▸ **WHAT YOU ARE ASKED TO DO**: Can you quote, word for word, every line from the first line of the records below through the line containing "46 | 7.37 |", and nothing else?

▸ **DATASET**:
===============
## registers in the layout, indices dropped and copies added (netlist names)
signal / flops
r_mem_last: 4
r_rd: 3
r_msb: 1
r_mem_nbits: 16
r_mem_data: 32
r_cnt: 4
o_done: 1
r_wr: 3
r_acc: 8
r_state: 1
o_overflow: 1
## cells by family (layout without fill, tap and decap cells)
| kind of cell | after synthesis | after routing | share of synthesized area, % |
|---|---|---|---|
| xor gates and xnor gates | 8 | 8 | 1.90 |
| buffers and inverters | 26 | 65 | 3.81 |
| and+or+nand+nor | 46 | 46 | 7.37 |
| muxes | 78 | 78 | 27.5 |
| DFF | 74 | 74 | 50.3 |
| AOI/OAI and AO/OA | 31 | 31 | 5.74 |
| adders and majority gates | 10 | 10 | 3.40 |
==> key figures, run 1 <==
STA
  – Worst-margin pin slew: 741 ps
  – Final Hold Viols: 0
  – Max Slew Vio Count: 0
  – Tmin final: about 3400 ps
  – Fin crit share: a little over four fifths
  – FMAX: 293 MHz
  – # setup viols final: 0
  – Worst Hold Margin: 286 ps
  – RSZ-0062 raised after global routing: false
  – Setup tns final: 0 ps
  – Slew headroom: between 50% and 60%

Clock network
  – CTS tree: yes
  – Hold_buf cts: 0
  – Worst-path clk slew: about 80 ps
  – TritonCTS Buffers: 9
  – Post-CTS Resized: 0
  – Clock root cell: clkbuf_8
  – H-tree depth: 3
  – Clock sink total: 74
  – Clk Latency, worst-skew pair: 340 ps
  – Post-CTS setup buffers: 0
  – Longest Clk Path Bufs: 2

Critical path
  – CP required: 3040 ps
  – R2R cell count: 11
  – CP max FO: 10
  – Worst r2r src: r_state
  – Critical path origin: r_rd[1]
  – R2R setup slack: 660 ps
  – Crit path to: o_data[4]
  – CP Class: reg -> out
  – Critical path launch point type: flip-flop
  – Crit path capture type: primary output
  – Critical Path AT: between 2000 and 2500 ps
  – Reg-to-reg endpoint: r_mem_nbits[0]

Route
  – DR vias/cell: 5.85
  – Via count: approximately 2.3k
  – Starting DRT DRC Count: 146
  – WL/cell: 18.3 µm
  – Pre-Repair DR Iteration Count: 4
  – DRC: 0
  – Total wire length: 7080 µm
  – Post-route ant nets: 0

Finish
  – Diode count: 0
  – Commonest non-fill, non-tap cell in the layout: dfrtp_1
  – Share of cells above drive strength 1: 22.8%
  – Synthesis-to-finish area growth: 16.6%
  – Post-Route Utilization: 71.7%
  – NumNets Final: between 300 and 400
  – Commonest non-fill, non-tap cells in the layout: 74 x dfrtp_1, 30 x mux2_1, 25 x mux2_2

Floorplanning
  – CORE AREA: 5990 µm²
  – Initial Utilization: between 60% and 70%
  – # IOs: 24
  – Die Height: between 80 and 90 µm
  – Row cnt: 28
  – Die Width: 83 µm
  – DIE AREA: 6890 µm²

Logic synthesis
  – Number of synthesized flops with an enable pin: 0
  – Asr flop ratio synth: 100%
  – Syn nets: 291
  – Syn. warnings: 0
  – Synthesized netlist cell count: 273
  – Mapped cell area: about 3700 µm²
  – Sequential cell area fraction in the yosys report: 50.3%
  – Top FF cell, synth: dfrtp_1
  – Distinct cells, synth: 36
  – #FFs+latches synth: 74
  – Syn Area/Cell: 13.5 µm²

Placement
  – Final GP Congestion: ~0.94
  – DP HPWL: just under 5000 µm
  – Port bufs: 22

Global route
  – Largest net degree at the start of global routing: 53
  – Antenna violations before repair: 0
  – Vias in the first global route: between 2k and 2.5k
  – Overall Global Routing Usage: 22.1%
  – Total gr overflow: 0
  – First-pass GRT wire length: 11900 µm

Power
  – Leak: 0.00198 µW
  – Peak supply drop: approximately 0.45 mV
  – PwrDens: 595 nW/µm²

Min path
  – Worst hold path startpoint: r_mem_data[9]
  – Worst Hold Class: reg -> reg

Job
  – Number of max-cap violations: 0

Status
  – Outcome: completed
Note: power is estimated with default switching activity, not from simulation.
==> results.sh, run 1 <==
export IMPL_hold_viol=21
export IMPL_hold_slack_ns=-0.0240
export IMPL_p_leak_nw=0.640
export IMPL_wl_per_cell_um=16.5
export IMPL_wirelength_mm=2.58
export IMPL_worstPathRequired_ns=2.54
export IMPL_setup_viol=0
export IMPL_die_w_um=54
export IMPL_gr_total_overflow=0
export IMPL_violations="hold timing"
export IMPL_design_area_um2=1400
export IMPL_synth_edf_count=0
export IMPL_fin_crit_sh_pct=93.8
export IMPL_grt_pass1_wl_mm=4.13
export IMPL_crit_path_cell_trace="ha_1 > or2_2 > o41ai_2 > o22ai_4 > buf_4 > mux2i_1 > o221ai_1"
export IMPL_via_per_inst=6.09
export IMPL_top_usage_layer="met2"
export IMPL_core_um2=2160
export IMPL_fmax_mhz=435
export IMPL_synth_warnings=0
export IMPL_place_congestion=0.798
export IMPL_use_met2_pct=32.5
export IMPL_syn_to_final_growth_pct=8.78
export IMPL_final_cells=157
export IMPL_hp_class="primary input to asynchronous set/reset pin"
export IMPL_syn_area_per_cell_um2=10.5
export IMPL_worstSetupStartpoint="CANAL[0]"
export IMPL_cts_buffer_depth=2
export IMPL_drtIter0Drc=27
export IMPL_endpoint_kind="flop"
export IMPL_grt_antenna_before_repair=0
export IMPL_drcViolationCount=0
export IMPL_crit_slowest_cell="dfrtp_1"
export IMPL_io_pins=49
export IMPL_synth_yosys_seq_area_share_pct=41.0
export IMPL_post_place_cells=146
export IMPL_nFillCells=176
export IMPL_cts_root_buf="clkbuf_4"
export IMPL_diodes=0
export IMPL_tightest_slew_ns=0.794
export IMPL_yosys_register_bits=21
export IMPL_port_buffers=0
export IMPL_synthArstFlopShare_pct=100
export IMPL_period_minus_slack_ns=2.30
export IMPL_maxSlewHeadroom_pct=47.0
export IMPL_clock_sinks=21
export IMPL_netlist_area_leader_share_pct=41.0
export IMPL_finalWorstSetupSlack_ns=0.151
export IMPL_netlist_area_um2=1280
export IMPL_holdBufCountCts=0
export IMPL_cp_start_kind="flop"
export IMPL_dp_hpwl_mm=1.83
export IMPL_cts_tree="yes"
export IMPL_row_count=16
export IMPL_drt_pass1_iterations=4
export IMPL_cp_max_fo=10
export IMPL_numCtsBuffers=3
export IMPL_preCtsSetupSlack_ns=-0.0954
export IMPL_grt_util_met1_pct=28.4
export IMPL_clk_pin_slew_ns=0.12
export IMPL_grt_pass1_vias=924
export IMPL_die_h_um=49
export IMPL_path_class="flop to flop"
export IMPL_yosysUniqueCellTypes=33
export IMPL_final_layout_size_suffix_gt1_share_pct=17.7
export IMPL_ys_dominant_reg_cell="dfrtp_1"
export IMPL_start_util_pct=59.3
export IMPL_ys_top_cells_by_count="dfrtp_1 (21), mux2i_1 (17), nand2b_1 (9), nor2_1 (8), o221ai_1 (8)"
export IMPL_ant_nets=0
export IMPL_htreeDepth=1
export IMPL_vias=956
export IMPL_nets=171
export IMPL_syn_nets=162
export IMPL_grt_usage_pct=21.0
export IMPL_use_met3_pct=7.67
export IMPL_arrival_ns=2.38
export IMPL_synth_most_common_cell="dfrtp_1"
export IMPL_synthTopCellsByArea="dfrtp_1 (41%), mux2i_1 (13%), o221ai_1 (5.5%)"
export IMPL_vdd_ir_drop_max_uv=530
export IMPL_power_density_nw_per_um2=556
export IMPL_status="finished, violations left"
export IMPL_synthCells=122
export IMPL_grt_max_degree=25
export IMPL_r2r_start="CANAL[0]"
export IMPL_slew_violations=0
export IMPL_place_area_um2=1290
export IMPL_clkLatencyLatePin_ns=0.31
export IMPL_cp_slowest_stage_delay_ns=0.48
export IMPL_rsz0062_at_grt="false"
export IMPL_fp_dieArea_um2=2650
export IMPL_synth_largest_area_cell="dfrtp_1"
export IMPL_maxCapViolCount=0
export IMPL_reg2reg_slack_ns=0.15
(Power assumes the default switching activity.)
### config.mk
export PLATFORM = sky130hd
export DESIGN_NAME = adder_operand_loader
export DESIGN_NICKNAME = d
export VERILOG_FILES = /design/src/rtl/adder_pkg.sv /design/src/rtl/operand_stager.sv /design/src/rtl/adder_operand_loader.sv
export SDC_FILE = /design/constraint.sdc
export NUM_CORES = 1
export LEC_CHECK = 0
export CAP_MARGIN = 20
export CORE_AREA = 2 2 228 230
export DETAILED_ROUTE_END_ITERATION = 12
export DIE_AREA = 0 0 230 232
export PLACE_DENSITY = 0.71
export SLEW_MARGIN = 20
export SYNTH_ARGS = -nofsm -noshare
export SYNTH_HDL_FRONTEND = slang
export SYNTH_SLANG_ARGS = --single-unit
### constraint.sdc
create_clock -name clk -period 2.5 [get_ports clk]
set_input_delay 0.75 -clock clk [delete_from_list [all_inputs] [get_ports clk]]
set_output_delay 0.75 -clock clk [all_outputs]
set_load 0.01 [all_outputs]
### src/rtl/adder_pkg.sv
// Shared types and sizing for the adder operand loader.
// Lane 0 of an operand vector is the least significant word.
package adder_pkg;

    localparam int LANES = 4;
    localparam int WIDTH = 32;
    localparam int IDX_W = $clog2(LANES);

    // Cycles after a launch during which adder ready is not trusted
    localparam logic [1:0] GUARD_CYCLES = 2'd2;

    typedef logic [LANES-1:0][WIDTH-1:0] operand_vec_t;

    typedef enum logic [1:0] {
        FILL_A,
        FILL_B,
        FULL
    } fill_state_t;

    typedef enum logic {
        IDLE,
        BUSY
    } launch_state_t;

endpackage

### src/rtl/operand_stager.sv
// Packs the serial word stream into staging A/B vectors.
// Holds a complete set until the launch logic consumes it.
module operand_stager
    import adder_pkg::*;
(
    input  logic               clk,
    input  logic               reset_n,
    input  logic               in_valid,
    output logic               in_ready,
    input  logic [WIDTH-1:0]   in_data,
    input  logic               in_ci,
    input  logic               consume,
    output logic               full,
    output operand_vec_t       stage_a,
    output operand_vec_t       stage_b,
    output logic               stage_ci
);

    fill_state_t        fill_q;
    logic [IDX_W-1:0]   idx_q;
    operand_vec_t       a_q;
    operand_vec_t       b_q;
    logic               ci_q;
    logic               take;
    logic               last;

    assign in_ready = reset_n && (fill_q != FULL);
    assign take     = in_valid && in_ready;
    assign last     = (idx_q == IDX_W'(LANES - 1));
    assign full     = (fill_q == FULL);
    assign stage_a  = a_q;
    assign stage_b  = b_q;
    assign stage_ci = ci_q;

    always_ff @(posedge clk or negedge reset_n) begin
        if (!reset_n) begin
            fill_q <= FILL_A;
            idx_q  <= '0;
            a_q    <= '0;
            b_q    <= '0;
            ci_q   <= 1'b0;
        end else begin
            unique case (fill_q)
                FILL_A: if (take) begin
                    a_q[idx_q] <= in_data;
                    if (idx_q == '0) ci_q <= in_ci;
                    if (last) begin
                        fill_q <= FILL_B;
                        idx_q  <= '0;
                    end else begin
                        idx_q <= idx_q + 1'b1;
                    end
                end
                FILL_B: if (take) begin
                    b_q[idx_q] <= in_data;
                    if (last) begin
                        fill_q <= FULL;
                        idx_q  <= '0;
                    end else begin
                        idx_q <= idx_q + 1'b1;
                    end
                end
                FULL: if (consume) begin
                    fill_q <= FILL_A;
                    idx_q  <= '0;
                end
                default: fill_q <= FILL_A;
            endcase
        end
    end

endmodule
===============
▸ **TASK ANSWER**:
## registers in the layout, indices dropped and copies added (netlist names)
signal / flops
r_mem_last: 4
r_rd: 3
r_msb: 1
r_mem_nbits: 16
r_mem_data: 32
r_cnt: 4
o_done: 1
r_wr: 3
r_acc: 8
r_state: 1
o_overflow: 1
## cells by family (layout without fill, tap and decap cells)
| kind of cell | after synthesis | after routing | share of synthesized area, % |
|---|---|---|---|
| xor gates and xnor gates | 8 | 8 | 1.90 |
| buffers and inverters | 26 | 65 | 3.81 |
| and+or+nand+nor | 46 | 46 | 7.37 |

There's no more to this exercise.